Unilateral motor deficits, such as paresis and tone disorders, are frequent consequences of stroke and lead to gait impairments. Among these, spatial asymmetry is characterized by differences in step length between the paretic and non-paretic limbs, resulting in balance problems and an increased risk of falls. Conventional rehabilitation has shown limited effectiveness in addressing this issue, highlighting the need for innovative approaches. Real-time feedback interventions, particularly through augmented reality (AR), may help improve gait asymmetry by providing a more natural and interactive learning environment.

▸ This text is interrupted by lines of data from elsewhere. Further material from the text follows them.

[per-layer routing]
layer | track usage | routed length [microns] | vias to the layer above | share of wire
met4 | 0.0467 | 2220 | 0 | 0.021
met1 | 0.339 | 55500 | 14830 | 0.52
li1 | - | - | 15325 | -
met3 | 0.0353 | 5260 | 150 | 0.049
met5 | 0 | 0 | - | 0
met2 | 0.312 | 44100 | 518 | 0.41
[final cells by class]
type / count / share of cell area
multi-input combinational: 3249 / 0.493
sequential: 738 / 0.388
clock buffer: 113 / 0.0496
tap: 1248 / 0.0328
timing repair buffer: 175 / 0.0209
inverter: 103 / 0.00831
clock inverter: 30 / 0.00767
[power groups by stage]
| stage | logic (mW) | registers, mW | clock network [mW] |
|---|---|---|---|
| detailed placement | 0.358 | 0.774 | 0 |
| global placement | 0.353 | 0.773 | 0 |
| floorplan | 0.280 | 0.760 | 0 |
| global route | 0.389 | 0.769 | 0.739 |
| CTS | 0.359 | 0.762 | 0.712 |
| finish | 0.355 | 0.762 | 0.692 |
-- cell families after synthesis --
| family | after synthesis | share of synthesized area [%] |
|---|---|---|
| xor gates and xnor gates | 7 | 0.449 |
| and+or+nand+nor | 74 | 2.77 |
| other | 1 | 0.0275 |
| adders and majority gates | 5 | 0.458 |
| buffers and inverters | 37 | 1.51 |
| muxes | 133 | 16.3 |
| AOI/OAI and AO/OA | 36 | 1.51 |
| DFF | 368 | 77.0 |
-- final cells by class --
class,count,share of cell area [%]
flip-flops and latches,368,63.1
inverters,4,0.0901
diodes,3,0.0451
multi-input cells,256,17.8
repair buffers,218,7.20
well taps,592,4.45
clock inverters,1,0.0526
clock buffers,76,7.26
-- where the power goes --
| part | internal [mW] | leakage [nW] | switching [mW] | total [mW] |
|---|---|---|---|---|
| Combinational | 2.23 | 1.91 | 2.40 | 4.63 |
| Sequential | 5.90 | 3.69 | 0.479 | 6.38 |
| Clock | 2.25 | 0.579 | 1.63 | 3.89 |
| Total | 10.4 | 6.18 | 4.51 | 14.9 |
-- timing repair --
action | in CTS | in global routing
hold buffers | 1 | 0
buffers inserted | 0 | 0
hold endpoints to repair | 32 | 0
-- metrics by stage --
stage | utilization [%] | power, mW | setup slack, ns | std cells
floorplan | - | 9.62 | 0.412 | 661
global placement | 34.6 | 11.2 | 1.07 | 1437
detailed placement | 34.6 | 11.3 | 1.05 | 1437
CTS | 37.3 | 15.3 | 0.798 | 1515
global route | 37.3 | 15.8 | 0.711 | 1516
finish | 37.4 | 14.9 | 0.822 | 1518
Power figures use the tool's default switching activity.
## src/rtl/pipe_mul_unit.sv

```systemverilog
// Pipelined RV32M multiply unit (MUL/MULH/MULHSU/MULHU) with stall, flush and in-flight hazard check.
// Optional accepted-operation counter on port perf_ops is enabled by defining PIPE_MUL_PERF_EN.
module pipe_mul_unit #(
  parameter int XLEN   = 32,
  parameter int STAGES = 2,
  parameter int TAG_W  = 5
) (
  input  logic             clk,
  input  logic             rst_n,
  input  logic             stall,
  input  logic             flush,
  input  logic             in_valid,
  input  logic [1:0]       in_op,
  input  logic [XLEN-1:0]  in_a,
  input  logic [XLEN-1:0]  in_b,
  input  logic [TAG_W-1:0] in_tag,
  output logic             out_valid,
  output logic [XLEN-1:0]  out_result,
  output logic [TAG_W-1:0] out_tag,
  output logic             busy,
  input  logic [TAG_W-1:0] hz_rs1,
  input  logic [TAG_W-1:0] hz_rs2,
  output logic             hz_hit
`ifdef PIPE_MUL_PERF_EN
  ,
  output logic [31:0]      perf_ops
`endif
);

  // Internal product stages; the final stage is the output register itself.
  localparam int NI = (STAGES > 1) ? STAGES - 1 : 1;

  localparam logic [1:0] OP_MUL    = 2'b00;
  localparam logic [1:0] OP_MULH   = 2'b01;
  localparam logic [1:0] OP_MULHSU = 2'b10;

  // Extending both operands to 2*XLEN gives the same low 2*XLEN product bits
  // as the (XLEN+1)-bit signed multiply, since truncation is modular.
  function automatic logic [2*XLEN-1:0] full_product(input logic [1:0] op,
                                                     input logic [XLEN-1:0] a,
                                                     input logic [XLEN-1:0] b);
    logic               sa;
    logic               sb;
    logic signed [2*XLEN-1:0] ea;
    logic signed [2*XLEN-1:0] eb;
    logic signed [2*XLEN-1:0] p;
    sa = ((op == OP_MULH) || (op == OP_MULHSU)) && a[XLEN-1];
    sb = (op == OP_MULH) && b[XLEN-1];
    ea = {{XLEN{sa}}, a};
    eb = {{XLEN{sb}}, b};
    p  = ea * eb;
    return p;
  endfunction

  function automatic logic [XLEN-1:0] sel_half(input logic [1:0] op,
                                               input logic [2*XLEN-1:0] prod);
    return (op == OP_MUL) ? prod[XLEN-1:0] : prod[2*XLEN-1:XLEN];
  endfunction

  function automatic logic tag_hit(input logic [TAG_W-1:0] tag,
                                   input logic [TAG_W-1:0] rs1,
                                   input logic [TAG_W-1:0] rs2);
    return (tag != '0) && ((tag == rs1) || (tag == rs2));
  endfunction

  logic                 accept;
  logic [2*XLEN-1:0]    prod_in;
  logic                 last_vld;
  logic [XLEN-1:0]      last_res;
  logic [TAG_W-1:0]     last_tag;

  logic [NI-1:0]        vld_p_q, vld_p_d;
  logic [2*XLEN-1:0]    prod_p_q [NI];
  logic [2*XLEN-1:0]    prod_p_d [NI];
  logic [1:0]           op_p_q   [NI];
  logic [1:0]           op_p_d   [NI];
  logic [TAG_W-1:0]     tag_p_q  [NI];
  logic [TAG_W-1:0]     tag_p_d  [NI];

  logic                 out_valid_q, out_valid_d;
  logic [XLEN-1:0]      out_result_q, out_result_d;
  logic [TAG_W-1:0]     out_tag_q, out_tag_d;

  always_comb begin
    accept       = in_valid && !stall && !flush;
    prod_in      = full_product(in_op, in_a, in_b);
    vld_p_d      = vld_p_q;
    prod_p_d     = prod_p_q;
    op_p_d       = op_p_q;
    tag_p_d      = tag_p_q;
    out_valid_d  = out_valid_q;
    out_result_d = out_result_q;
    out_tag_d    = out_tag_q;

    // Source feeding the output register: last internal stage, or the issue port when STAGES=1.
    if (STAGES > 1) begin
      last_vld = vld_p_q[NI-1];
      last_res = sel_half(op_p_q[NI-1], prod_p_q[NI-1]);
      last_tag = tag_p_q[NI-1];
    end else begin
      last_vld = accept;
      last_res = sel_half(in_op, prod_in);
      last_tag = in_tag;
    end

    if (flush) begin
      vld_p_d     = '0;
      out_valid_d = 1'b0;
    end else if (!stall) begin
      // Stage 1 boundary: full product captured from the issue port.
      vld_p_d[0]  = (STAGES > 1) ? accept : 1'b0;
      prod_p_d[0] = prod_in;
      op_p_d[0]   = in_op;
      tag_p_d[0]  = in_tag;
      // Middle stage boundaries: product and tag shift one step.
      for (int i = 1; i < NI; i++) begin
        vld_p_d[i]  = vld_p_q[i-1];
        prod_p_d[i] = prod_p_q[i-1];
        op_p_d[i]   = op_p_q[i-1];
        tag_p_d[i]  = tag_p_q[i-1];
      end
      // Output boundary: half selection, data only updates on a valid result.
      out_valid_d = last_vld;
      if (last_vld) begin
        out_result_d = last_res;
        out_tag_d    = last_tag;
      end
    end
  end

  always_ff @(posedge clk) begin
    if (!rst_n) begin
      vld_p_q      <= '0;
      out_valid_q  <= 1'b0;
      out_result_q <= '0;
      out_tag_q    <= '0;
    end else begin
      vld_p_q      <= vld_p_d;
      out_valid_q  <= out_valid_d;
      out_result_q <= out_result_d;
      out_tag_q    <= out_tag_d;
    end
  end

  always_ff @(posedge clk) begin
    prod_p_q <= prod_p_d;
    op_p_q   <= op_p_d;
    tag_p_q  <= tag_p_d;
  end

  always_comb begin
    hz_hit = out_valid_q && tag_hit(out_tag_q, hz_rs1, hz_rs2);
    for (int i = 0; i < NI; i++) begin
      if (vld_p_q[i] && tag_hit(tag_p_q[i], hz_rs1, hz_rs2)) begin
        hz_hit = 1'b1;
      end
    end
  end

  assign busy       = (|vld_p_q) || out_valid_q;
  assign out_valid  = out_valid_q;
  assign out_result = out_result_q;
  assign out_tag    = out_tag_q;

`ifdef PIPE_MUL_PERF_EN
  logic [31:0] perf_ops_q, perf_ops_d;

  always_comb begin
    perf_ops_d = perf_ops_q + 32'(accept);
  end

  always_ff @(posedge clk) begin
    if (!rst_n) begin
      perf_ops_q <= '0;
    end else begin
      perf_ops_q <= perf_ops_d;
    end
  end

  assign perf_ops = perf_ops_q;
`endif

endmodule

```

This study aims to compare the effectiveness of two types of real-time visual feedback, an avatar-based system and visual bars, in improving gait symmetry and other locomotor parameters in individuals post-stroke. It will also assess the acceptability and usability of the intervention, participants' sense of presence, and the potential for cybersickness induced by these systems.

A repeated-measures design will be used to evaluate the immediate effectiveness of the two types of visual feedback on gait asymmetry and other locomotor parameters in adults in the subacute phase after stroke. Participants, aged 18 to 65 and presenting spatial asymmetry, will perform walking trials in an AR environment while being exposed to both feedback modalities in randomized order. Spatiotemporal and kinematic data will be collected using inertial sensors, while questionnaires will assess acceptability, usability, sense of presence, and cybersickness.

Participants will be evaluated in a 45-m long corridor (free of traffic) and will perform nine walking trials (three per condition) under three randomized conditions: (1) a lateral view avatar displayed on the paretic side, previously shown to provide optimal feedback on step length; (2) a visual bar feedback representing bilateral step lengths; and (3) a "control" condition with no additional feedback. Each walking trial, lasting 2.5 minutes, will consist of a pre-adaptation phase without feedback (30 s), followed by an adaptation phase with feedback (1 min), and a post-adaptation phase without feedback (1 min).

The investigators expect that avatar-based feedback will be more effective than visual bars in improving spatial symmetry. The investigators also anticipate that both feedback modalities will be well accepted and usable by participants without inducing cybersickness, but that the sense of presence will be higher with avatar-based feedback. This study will shed light on locomotor adjustment mechanisms and may lay the groundwork for future clinical trials. By offering a personalized, evidence-based approach, these results could help transform post-stroke rehabilitation through the integration of innovative tools to optimize functional recovery.